I am learning the proofs about general properties for the EM algorithm in Dempster's 1977 EM algorithm paper 1. In it I found that the proof of Lemma 1, which is attached below, is referred to a conclusion in Rao's statistical inference book 2.
But when I checked the (1e5.6) formulae, I found it is just the Jensen's equation. While (1e6.6), which is attached below, has an extra application condition that $\int_S(f-g)\geq0$, I suppose there shall be a corresponding relationship between $\phi$ and $\phi'$. In contrast, Dempster's lemma 1 says that $\phi$ and $\phi'$ could be any pairs, which makes me confused. Could you please tell me which part of my thinking is wrong or an entire proof for this lemma?
I also found a related question on this topic: Jensen's inequality in derivation of EM algorithm. However, it is not totally the same.

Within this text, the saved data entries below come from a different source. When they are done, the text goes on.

$ cat src/rtl/core/p80_pkg.sv
// Shared types, tables and round functions for the PRESENT-80 cipher core.
`default_nettype none

package p80_pkg;

   localparam int unsigned BLOCK_W  = 64;
   localparam int unsigned KEY_W    = 80;
   localparam int unsigned ROUNDS   = 31;
   localparam int unsigned NUM_KEYS = 32;

   // Cycles the key cell row needs to refill after a key write or reset.
   localparam logic [4:0] KEY_SETTLE = 5'd31;

   // Register indexes on the configuration port.
   localparam logic REG_KEY_UPPER = 1'b0;
   localparam logic REG_KEY_LOWER = 1'b1;

   // Direction codes carried with each item.
   localparam logic DIR_ENCRYPT = 1'b0;
   localparam logic DIR_DECRYPT = 1'b1;

   typedef struct packed {
      logic                 valid;
      logic                 dir;
      logic [BLOCK_W-1:0]   text;
   } stage_type;

   localparam logic [3:0] SBOX_FWD [16] = '{
      4'hc, 4'h5, 4'h6, 4'hb, 4'h9, 4'h0, 4'ha, 4'hd,
      4'h3, 4'he, 4'hf, 4'h8, 4'h4, 4'h7, 4'h1, 4'h2
   };

   localparam logic [3:0] SBOX_INV [16] = '{
      4'h5, 4'he, 4'hf, 4'h8, 4'hc, 4'h1, 4'h2, 4'hd,
      4'hb, 4'h4, 4'h6, 4'h3, 4'h0, 4'h7, 4'h9, 4'ha
   };

   function automatic logic [BLOCK_W-1:0] sub_fwd(input logic [BLOCK_W-1:0] s);
      logic [BLOCK_W-1:0] o;
      for (int n = 0; n < 16; n++) begin
         o[4*n +: 4] = SBOX_FWD[s[4*n +: 4]];
      end
      return o;
   endfunction

   function automatic logic [BLOCK_W-1:0] sub_inv(input logic [BLOCK_W-1:0] s);
      logic [BLOCK_W-1:0] o;
      for (int n = 0; n < 16; n++) begin
         o[4*n +: 4] = SBOX_INV[s[4*n +: 4]];
      end
      return o;
   endfunction

   // Bit k moves to (16*k) mod 63; bit 63 stays in place.
   function automatic logic [BLOCK_W-1:0] perm_fwd(input logic [BLOCK_W-1:0] s);
      logic [BLOCK_W-1:0] o;
      o = '0;
      for (int k = 0; k < 63; k++) begin
         o[(16*k) % 63] = s[k];
      end
      o[63] = s[63];
      return o;
   endfunction

   // Inverse wiring: bit k moves to (4*k) mod 63; bit 63 stays in place.
   function automatic logic [BLOCK_W-1:0] perm_inv(input logic [BLOCK_W-1:0] s);
      logic [BLOCK_W-1:0] o;
      o = '0;
      for (int k = 0; k < 63; k++) begin
         o[(4*k) % 63] = s[k];
      end
      o[63] = s[63];
      return o;
   endfunction

   // One key schedule step: rotate left by 61, S-box on the top nibble,
   // round counter into bits 19..15.
   function automatic logic [KEY_W-1:0] key_step(input logic [KEY_W-1:0] k,
                                                 input logic [4:0] ctr);
      logic [KEY_W-1:0] r;
      r = {k[18:0], k[79:19]};
      r[79:76] = SBOX_FWD[r[79:76]];
      r[19:15] = r[19:15] ^ ctr;
      return r;
   endfunction

endpackage

`default_nettype wire

$ cat src/rtl/core/p80_key_cell.sv
// One cell of the key schedule row: holds one 80-bit key state.
`default_nettype none

module p80_key_cell (
   input  wire logic                      clock,
   input  wire logic [p80_pkg::KEY_W-1:0] key_prev,
   input  wire logic [4:0]                round_num,
   output logic      [p80_pkg::KEY_W-1:0] key_state
);

   logic [p80_pkg::KEY_W-1:0] key_ff;
   logic [p80_pkg::KEY_W-1:0] key_in;

   assign key_in = p80_pkg::key_step(key_prev, round_num);

   always_ff @(posedge clock) begin
      key_ff <= key_in;
   end

   assign key_state = key_ff;

endmodule

`default_nettype wire

$ cat config.mk
export PLATFORM = sky130hd
export DESIGN_NAME = p80_key_cell
export DESIGN_NICKNAME = d
export VERILOG_FILES = /design/src/rtl/core/p80_pkg.sv /design/src/rtl/core/p80_key_cell.sv
export SDC_FILE = /design/constraint.sdc
export NUM_CORES = 1
export LEC_CHECK = 0
export BUFFER_PORTS_ARGS = -buffer_cell sky130_fd_sc_hd__buf_4
export CAP_MARGIN = 20
export CORE_ASPECT_RATIO = 0.75
export CORE_MARGIN = 2
export CORE_UTILIZATION = 36
export CTS_CLUSTER_DIAMETER = 200
export DETAILED_ROUTE_END_ITERATION = 12
export HOLD_SLACK_MARGIN = 0.08
export PLACE_DENSITY = 0.88
export SLEW_MARGIN = 5
export SYNTH_ARGS = -nofsm -noshare
export SYNTH_HDL_FRONTEND = slang
export SYNTH_SLANG_ARGS = --single-unit
$ cat constraint.sdc
create_clock -name clock -period 1.3 [get_ports clock]
set_input_delay 0.26 -clock clock [delete_from_list [all_inputs] [get_ports clock]]
set_output_delay 0.26 -clock clock [all_outputs]
set_load 0.01 [all_outputs]
# Word level (Yosys, flattened, before mapping)
# Memories as Yosys holds them, arrays and structs flattened. A register that Yosys moved wholly into a read port is not among the register bits.
# Cells that the tools add are included.
# word_totals
out_inout_bits,80
reg_bits,80
mem_count,1
wordCells,7
romBits,64
in_bits,86
# mem_list
memory,words,width,rd,rd_ports_with_merged_regs,write_ports,line,rtl
(name not given),16,4,1,1,0,p80_pkg.sv:82,r[79:76] = SBOX_FWD[r[79:76]];
# classes
order_cmp,1
n_bitwise,2
mux,2
# ops
operator,count
4-bit 2-to-1 mux,2
5-bit greater-or-equal comparator (second input constant),1
4-bit NOT with 5-bit output,1
5-bit XOR,1

# Depth between registers and ports, before layout
# Gate-level depths: netlist of run 1.
# depth
word_depth,4
ltp_mapped,4

# Worst setup path before layout of run 1
# Ideal clock, no wire load.
# synth_path
path_type,in2reg
from,input key_prev[15] (netlist name)
to,register key_ff (netlist bit key_state[78])
n_path_buf,0
setup_slack_ns,0.122
arrival_ns,1.044
required_ns,1.166
cell_stages,3
cell_sequence,inv_1 -> ha_1 -> mux4_2
# synth_via
elab_chain_len,1
# synth_rtl
element,line,rtl
"start, declared",p80_key_cell.sv:6,"input wire logic [p80_pkg::KEY_W-1:0] key_prev,"
4-bit NOT with 5-bit output (not written as such),p80_pkg.sv:82,
"end, declared",p80_key_cell.sv:11,logic [p80_pkg::KEY_W-1:0] key_ff;
# No other way between the ends.

# Final worst setup path of run 1
# layout_path
from,register key_ff (netlist bit key_state[1])
to,output key_state[1] (netlist name)
# layout_lines
element,line,rtl
"start signal, assigned",p80_key_cell.sv:17,key_ff <= key_in;
"end, declared",p80_key_cell.sv:8,output logic [p80_pkg::KEY_W-1:0] key_state
# No word-level cell between the ends.

==> impl_metrics.ini, run 1 <==
[timing]
fin_crit_sh_pct = 84.8
period_minus_slack_ps = 1100
worst_pin_slew_ps = 185
finalSetupViolCount = 0
hold_violations = 0
max_freq_mhz = 907
finalMaxSlewViolations = 0
rsz0062_at_grt = no
fin_ws_ps = 198
slew-limit-headroom_pct = 87.5

[clocking]
clk_path_buf_depth = 2
clockRootBuffer = clkbuf_8
numCtsBuffers = 9
postCtsSetupBuffers = 0
cts_sinks = 80
cts_tree = yes
cts.clk_slew.worst_paths_ps = 80
cts_max_level = 3
cts_resized = 0

[global_route]
grt_max_degree = 13
antenna_found_initial = 0
grt_pass1_vias = 1928
grt_pass1_wl_um = 9450
grt_use_total_pct = 23.3
overflow = 0

[power_and_ir_drop]
power.density_nw_per_um2 = 1350
finalPower_uw = 5540
p_leak_uw = 0.00200
ir_drop_mv = 0.762

[synthesis]
synth-xor-area-share_pct = 2.87
synth-simple-area-share_pct = 0.410
ys_ff_latch = 80
postSynthAreaPerCell_um2 = 17.8
syn-num-nets = 194
synth_cells = 103
synth_top_family_by_area = adder cells
ys_warn_count = 0
synth.cell_area_um2 = 1830
synthMuxAreaShare_pct = 3.01
synth_cell_types = 13
synth_seq_area_share_pct = 87.5
synth_fa_ha_area_share_pct = 3.42
synth_compound_area_share_pct = 1.57

[routing]
routedWlPerCell_um = 15.9
totalWireLength_um = 6600
drt-initial-drc-count = 24
dr_total_vias = 1743
first_pass_iters = 4
post_drt_via_cell_ratio = 4.19
drc = 0
ant_nets = 0

[floorplanning]
core-area_um2 = 4900
die_width_um = 86.3
rows = 22
die_h_um = 65.8
start_util_pct = 37.4
pin_count = 166
fp.dieArea_um2 = 5680

[setup_path]
arrival_ps = 840
cp_num_buf_inv = 1
crit_slowest_cell = dfxtp_1
required_ps = 1040
cp-start-kind = flop
cp_max_fo = 1
crit_family = flip-flops
crit_path_max_incr_delay_ps = 370
path_class = flop to output pin
end_kind = output pin
crit_chain = buf_4

[final_layout]
design_area_um2 = 4100
stdcell_count = 416
nFillCells = 264
area_growth_pct = 124
final_common_cell = buf_4
final_layout_size_suffix_gt1_share_pct = 51.4
final_cell_mix = buf_4 (168), dfxtp_1 (80), dlygate4sd3_1 (71)
largest_register_ffs = 80
final_nets = 443
diodes = 0

[placed_design]
gp_congestion = 0.705
dp.cells = 330
placed_cell_area_um2 = 3160
post-dp-hpwl_um = 3840
pre_cts_ws_ps = -6.75
portBuffers = 165

[min_path]
hp-class = input port to flop

[job]
max_cap_violations = 0

[run_status]
outcome = finished clean
==> synthesized netlist by cell type, drive strengths merged <==
| cell | instances | area, µm² |
|---|---|---|
| o21bai | 1 | 7.51 |
| o21ai | 1 | 5.00 |
| xor2 | 5 | 43.8 |
| o2bb2ai | 1 | 8.76 |
| nor3b | 1 | 7.51 |
| dfxtp | 80 | 1600 |
| buf | 1 | 11.3 |
| mux2i | 1 | 10.0 |
| inv | 3 | 11.3 |
| o21a | 1 | 7.51 |
| mux4 | 2 | 45.0 |
| ha | 5 | 62.6 |
| xnor2 | 1 | 8.76 |
==> final timing paths <==
path,start,slack (ps),cells after the start,to
setup / recovery,key_state[1],200,1,key_state[1]
hold / removal,key_prev[37],100,2,key_state[18]
==> cell families (layout without fill, tap and decap cells) <==
family | after synthesis | count (layout)
muxes | 3 | 3
xor gates and xnor gates | 6 | 6
AOI/OAI and AO/OA | 4 | 4
buffers and inverters | 4 | 257
and+or+nand+nor | 1 | 1
DFF | 80 | 80
adders and majority gates | 5 | 5
==> layer usage <==
metal	vias up	part of all wire, %	track usage [%]
met5	-	0	0
met4	0	4.5	13.1
met3	26	9.3	9.05
met2	103	54	44.4
met1	793	32	20.8
li1	821	-	-
==> stage by stage <==
step | utilization (%) | TNS (ps) | hold slack (ps)
after detailed placement | 64.4 | -6.75 | 365
final | 83.7 | 0 | 99.7
after floorplan | - | 0 | 288
after global routing | 83.7 | 0 | 82.7
after global placement | 64.4 | 0 | 365
after CTS | 83.7 | 0 | 81.0
==> where the power goes <==
part	switching, µW	leakage, µW	internal [µW]
logic	254	0.00121	509
clock network	810	0.000117	1320
registers	49.8	0.000675	2600
total	1110	0.00200	4430
==> cell type report <==
type / instances / area, µm² / share of cell area, %
Timing Repair Buffer: 239 / 1970 / 48.1
Sequential cell: 80 / 1600 / 39.0
Multi-Input combinational cell: 19 / 206 / 5.03
Clock buffer: 12 / 145 / 3.54
Clock inverter: 3 / 90.1 / 2.20
Tap cell: 60 / 75.1 / 1.83
Inverter: 3 / 11.3 / 0.275
==> what timing repair did <==
action | in CTS | in global routing
setup endpoints to repair | 0 | 0
hold buffers | 71 | 0
endpoints found under the hold margin | 71 | 0
(Power assumes the default switching activity.)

1 Dempster, Arthur P., Nan M. Laird, and Donald B. Rubin. "Maximum likelihood from incomplete data via the EM algorithm." Journal of the Royal Statistical Society: Series B (Methodological) 39, no. 1 (1977): 1-22.
2 Rao, C.R., 1973. Linear statistical inference and its applications. New York: Wiley.


I am thinking about this too. What I think is that the inequality can be showed using, that the KL-divergence is always greater than zero. I am using the definitions from Wikipedia here. Basically $z$ is the hidden variable and $x$ is the observed variable.
$$ H(\phi | \phi^{(t)}) \geq H(\phi^{(t)} | \phi^{(t)}) $$ By inserting the definitions and multiplying by $-1$, we get $$ \sum_z p(z|x,\phi^{(t)}) \log p(z|x,\phi) \leq \sum_z p(z|x,\phi^{(t)}) \log p(z|X,\phi^{(t)}) $$ By bringing the sum on the left side we get $$ \sum_z p(z|x,\phi^{(t)}) \log \frac {p(z|x,\phi)} {p(z|x,\phi^{(t)})} ) \leq 0 $$ This is basically the KL-divergence $$ \sum_z p(z|x,\phi^{(t)}) \log \frac {p(z|x,\phi^{(t)})} {p(z|X,\phi)} ) \geq 0 $$
This is also what is said in the definition of Jensen's inequality you mentioned.
Please note, that I am pretty new to this topic and unsure about the above solution.